All lines below are to be output exactly as they stand.

============

`config.mk`:
```
export PLATFORM = sky130hd
export DESIGN_NAME = skin_bbox_detect
export DESIGN_NICKNAME = d
export VERILOG_FILES = /design/src/rtl/skin_bbox_detect.sv
export SDC_FILE = /design/constraint.sdc
export NUM_CORES = 1
export LEC_CHECK = 0
export CORE_MARGIN = 1
export CORE_UTILIZATION = 35
export DETAILED_ROUTE_END_ITERATION = 7
export GPL_TIMING_DRIVEN = 0
export HOLD_SLACK_MARGIN = 0.12
export SETUP_SLACK_MARGIN = 0.4
export SYNTH_ARGS = -nofsm -noshare
export SYNTH_HDL_FRONTEND = slang
export SYNTH_SLANG_ARGS = --single-unit
```
`constraint.sdc`:
```
create_clock -name clk -period 4.2 [get_ports clk]
set_input_delay 0.63 -clock clk [delete_from_list [all_inputs] [get_ports clk]]
set_output_delay 0.63 -clock clk [all_outputs]
set_load 0.01 [all_outputs]
```
$ cat src/rtl/mod_counter.sv
// Residue counter: tracks (count mod MOD) and flags, registered, when it is zero.
module mod_counter
  import model_pkg::*;
#(
  parameter int MOD = DEF_FIZZ
) (
  input  logic clk,
  input  logic resetn,
  input  logic clr,
  input  logic inc,
  output logic zero
);

  localparam int              RW   = cnt_width(MOD);
  localparam logic [RW-1:0]   LAST = RW'(MOD - 1);

  logic [RW-1:0] res;
  logic [RW-1:0] res_nxt;

  // NOTE: every always_comb output gets a default first so no latch is inferred.
  always_comb begin
    res_nxt = res;
    if (clr)
      res_nxt = '0;
    else if (inc)
      res_nxt = (res == LAST) ? '0 : res + 1'b1;
  end

  // NOTE: sequential state uses non-blocking assignments only.
  always_ff @(posedge clk or negedge resetn) begin
    if (!resetn) begin
      res  <= '0;
      zero <= 1'b1;
    end else begin
      res  <= res_nxt;
      zero <= (res_nxt == '0);
    end
  end

endmodule

$ cat src/rtl/model.sv
// Free-running fizz/buzz detector; define MODEL_EXCLUSIVE_EN to make fizz/buzz
// drop out whenever fizzbuzz is high.
module model
  import model_pkg::*;
#(
  parameter int FIZZ       = DEF_FIZZ,
  parameter int BUZZ       = DEF_BUZZ,
  parameter int MAX_CYCLES = DEF_MAX_CYCLES
) (
  input  logic clk,
  input  logic resetn,
  output logic fizz,
  output logic buzz,
  output logic fizzbuzz
);

  localparam int            CW   = cnt_width(MAX_CYCLES);
  localparam logic [CW-1:0] LAST = CW'(MAX_CYCLES - 1);

  logic [CW-1:0] count;
  logic          wrap;
  logic          fizz_zero;
  logic          buzz_zero;

  assign wrap = (count == LAST);

  always_ff @(posedge clk or negedge resetn) begin
    if (!resetn)
      count <= '0;
    else
      count <= wrap ? '0 : count + 1'b1;
  end

  // Residues are cleared on wrap so they stay in step when MAX_CYCLES is not
  // a multiple of the divisor.
  mod_counter #(.MOD(FIZZ)) u_fizz_cnt (
    .clk    (clk),
    .resetn (resetn),
    .clr    (wrap),
    .inc    (1'b1),
    .zero   (fizz_zero)
  );

  mod_counter #(.MOD(BUZZ)) u_buzz_cnt (
    .clk    (clk),
    .resetn (resetn),
    .clr    (wrap),
    .inc    (1'b1),
    .zero   (buzz_zero)
  );

  assign fizzbuzz = fizz_zero & buzz_zero;

`ifdef MODEL_EXCLUSIVE_EN
  assign fizz = fizz_zero & ~buzz_zero;
  assign buzz = buzz_zero & ~fizz_zero;
`else
  assign fizz = fizz_zero;
  assign buzz = buzz_zero;
`endif

endmodule
### config.mk
export PLATFORM = sky130hd
export DESIGN_NAME = uart_tx_fsm
export DESIGN_NICKNAME = d
export VERILOG_FILES = /design/src/rtl/uart_pkg.sv /design/src/rtl/uart_tx_shift_reg.sv /design/src/rtl/uart_tx_fsm.sv
export SDC_FILE = /design/constraint.sdc
export NUM_CORES = 1
export LEC_CHECK = 0
export ABC_AREA = 1
export CAP_MARGIN = 20
export CORE_UTILIZATION = 40
export CTS_BUF_LIST = sky130_fd_sc_hd__clkbuf_4 sky130_fd_sc_hd__clkbuf_8
export DETAILED_ROUTE_END_ITERATION = 8
export DONT_BUFFER_PORTS = 1
export GPL_TIMING_DRIVEN = 0
export SETUP_SLACK_MARGIN = 0.4
export SLEW_MARGIN = 20
export SYNTH_ARGS = -nofsm -noshare
export SYNTH_HDL_FRONTEND = slang
export SYNTH_SLANG_ARGS = --single-unit
### constraint.sdc
create_clock -name clk -period 1.9 [get_ports clk]
set_clock_uncertainty 0.15 [all_clocks]
set_input_delay 0 -clock clk [delete_from_list [all_inputs] [get_ports clk]]
set_output_delay 0 -clock clk [all_outputs]
set_load 0.05 [all_outputs]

============

- **Answer space**
`config.mk`:
```
export PLATFORM = sky130hd
export DESIGN_NAME = skin_bbox_detect
export DESIGN_NICKNAME = d
export VERILOG_FILES = /design/src/rtl/skin_bbox_detect.sv
export SDC_FILE = /design/constraint.sdc
export NUM_CORES = 1
export LEC_CHECK = 0
export CORE_MARGIN = 1
export CORE_UTILIZATION = 35
export DETAILED_ROUTE_END_ITERATION = 7
export GPL_TIMING_DRIVEN = 0
export HOLD_SLACK_MARGIN = 0.12
export SETUP_SLACK_MARGIN = 0.4
export SYNTH_ARGS = -nofsm -noshare
export SYNTH_HDL_FRONTEND = slang
export SYNTH_SLANG_ARGS = --single-unit
```
`constraint.sdc`:
```
create_clock -name clk -period 4.2 [get_ports clk]
set_input_delay 0.63 -clock clk [delete_from_list [all_inputs] [get_ports clk]]
set_output_delay 0.63 -clock clk [all_outputs]
set_load 0.01 [all_outputs]
```
$ cat src/rtl/mod_counter.sv
// Residue counter: tracks (count mod MOD) and flags, registered, when it is zero.
module mod_counter
  import model_pkg::*;
#(
  parameter int MOD = DEF_FIZZ
) (
  input  logic clk,
  input  logic resetn,
  input  logic clr,
  input  logic inc,
  output logic zero
);

  localparam int              RW   = cnt_width(MOD);
  localparam logic [RW-1:0]   LAST = RW'(MOD - 1);

  logic [RW-1:0] res;
  logic [RW-1:0] res_nxt;

  // NOTE: every always_comb output gets a default first so no latch is inferred.
  always_comb begin
    res_nxt = res;
    if (clr)
      res_nxt = '0;
    else if (inc)
      res_nxt = (res == LAST) ? '0 : res + 1'b1;
  end

  // NOTE: sequential state uses non-blocking assignments only.
  always_ff @(posedge clk or negedge resetn) begin
    if (!resetn) begin
      res  <= '0;
      zero <= 1'b1;
    end else begin
      res  <= res_nxt;
      zero <= (res_nxt == '0);
    end
  end

endmodule

$ cat src/rtl/model.sv
// Free-running fizz/buzz detector; define MODEL_EXCLUSIVE_EN to make fizz/buzz
// drop out whenever fizzbuzz is high.
module model
  import model_pkg::*;
#(
  parameter int FIZZ       = DEF_FIZZ,
  parameter int BUZZ       = DEF_BUZZ,
  parameter int MAX_CYCLES = DEF_MAX_CYCLES
) (
  input  logic clk,
  input  logic resetn,
  output logic fizz,
  output logic buzz,
  output logic fizzbuzz
);

  localparam int            CW   = cnt_width(MAX_CYCLES);
  localparam logic [CW-1:0] LAST = CW'(MAX_CYCLES - 1);

  logic [CW-1:0] count;
  logic          wrap;
  logic          fizz_zero;
  logic          buzz_zero;

  assign wrap = (count == LAST);

  always_ff @(posedge clk or negedge resetn) begin
    if (!resetn)
      count <= '0;
    else
      count <= wrap ? '0 : count + 1'b1;
  end

  // Residues are cleared on wrap so they stay in step when MAX_CYCLES is not
  // a multiple of the divisor.
  mod_counter #(.MOD(FIZZ)) u_fizz_cnt (
    .clk    (clk),
    .resetn (resetn),
    .clr    (wrap),
    .inc    (1'b1),
    .zero   (fizz_zero)
  );

  mod_counter #(.MOD(BUZZ)) u_buzz_cnt (
    .clk    (clk),
    .resetn (resetn),
    .clr    (wrap),
    .inc    (1'b1),
    .zero   (buzz_zero)
  );

  assign fizzbuzz = fizz_zero & buzz_zero;

`ifdef MODEL_EXCLUSIVE_EN
  assign fizz = fizz_zero & ~buzz_zero;
  assign buzz = buzz_zero & ~fizz_zero;
`else
  assign fizz = fizz_zero;
  assign buzz = buzz_zero;
`endif

endmodule
### config.mk
export PLATFORM = sky130hd
export DESIGN_NAME = uart_tx_fsm
export DESIGN_NICKNAME = d
export VERILOG_FILES = /design/src/rtl/uart_pkg.sv /design/src/rtl/uart_tx_shift_reg.sv /design/src/rtl/uart_tx_fsm.sv
export SDC_FILE = /design/constraint.sdc
export NUM_CORES = 1
export LEC_CHECK = 0
export ABC_AREA = 1
export CAP_MARGIN = 20
export CORE_UTILIZATION = 40
export CTS_BUF_LIST = sky130_fd_sc_hd__clkbuf_4 sky130_fd_sc_hd__clkbuf_8
export DETAILED_ROUTE_END_ITERATION = 8
export DONT_BUFFER_PORTS = 1
export GPL_TIMING_DRIVEN = 0
export SETUP_SLACK_MARGIN = 0.4
export SLEW_MARGIN = 20
export SYNTH_ARGS = -nofsm -noshare
export SYNTH_HDL_FRONTEND = slang
export SYNTH_SLANG_ARGS = --single-unit
### constraint.sdc
create_clock -name clk -period 1.9 [get_ports clk]
set_clock_uncertainty 0.15 [all_clocks]
set_input_delay 0 -clock clk [delete_from_list [all_inputs] [get_ports clk]]
set_output_delay 0 -clock clk [all_outputs]
set_load 0.05 [all_outputs]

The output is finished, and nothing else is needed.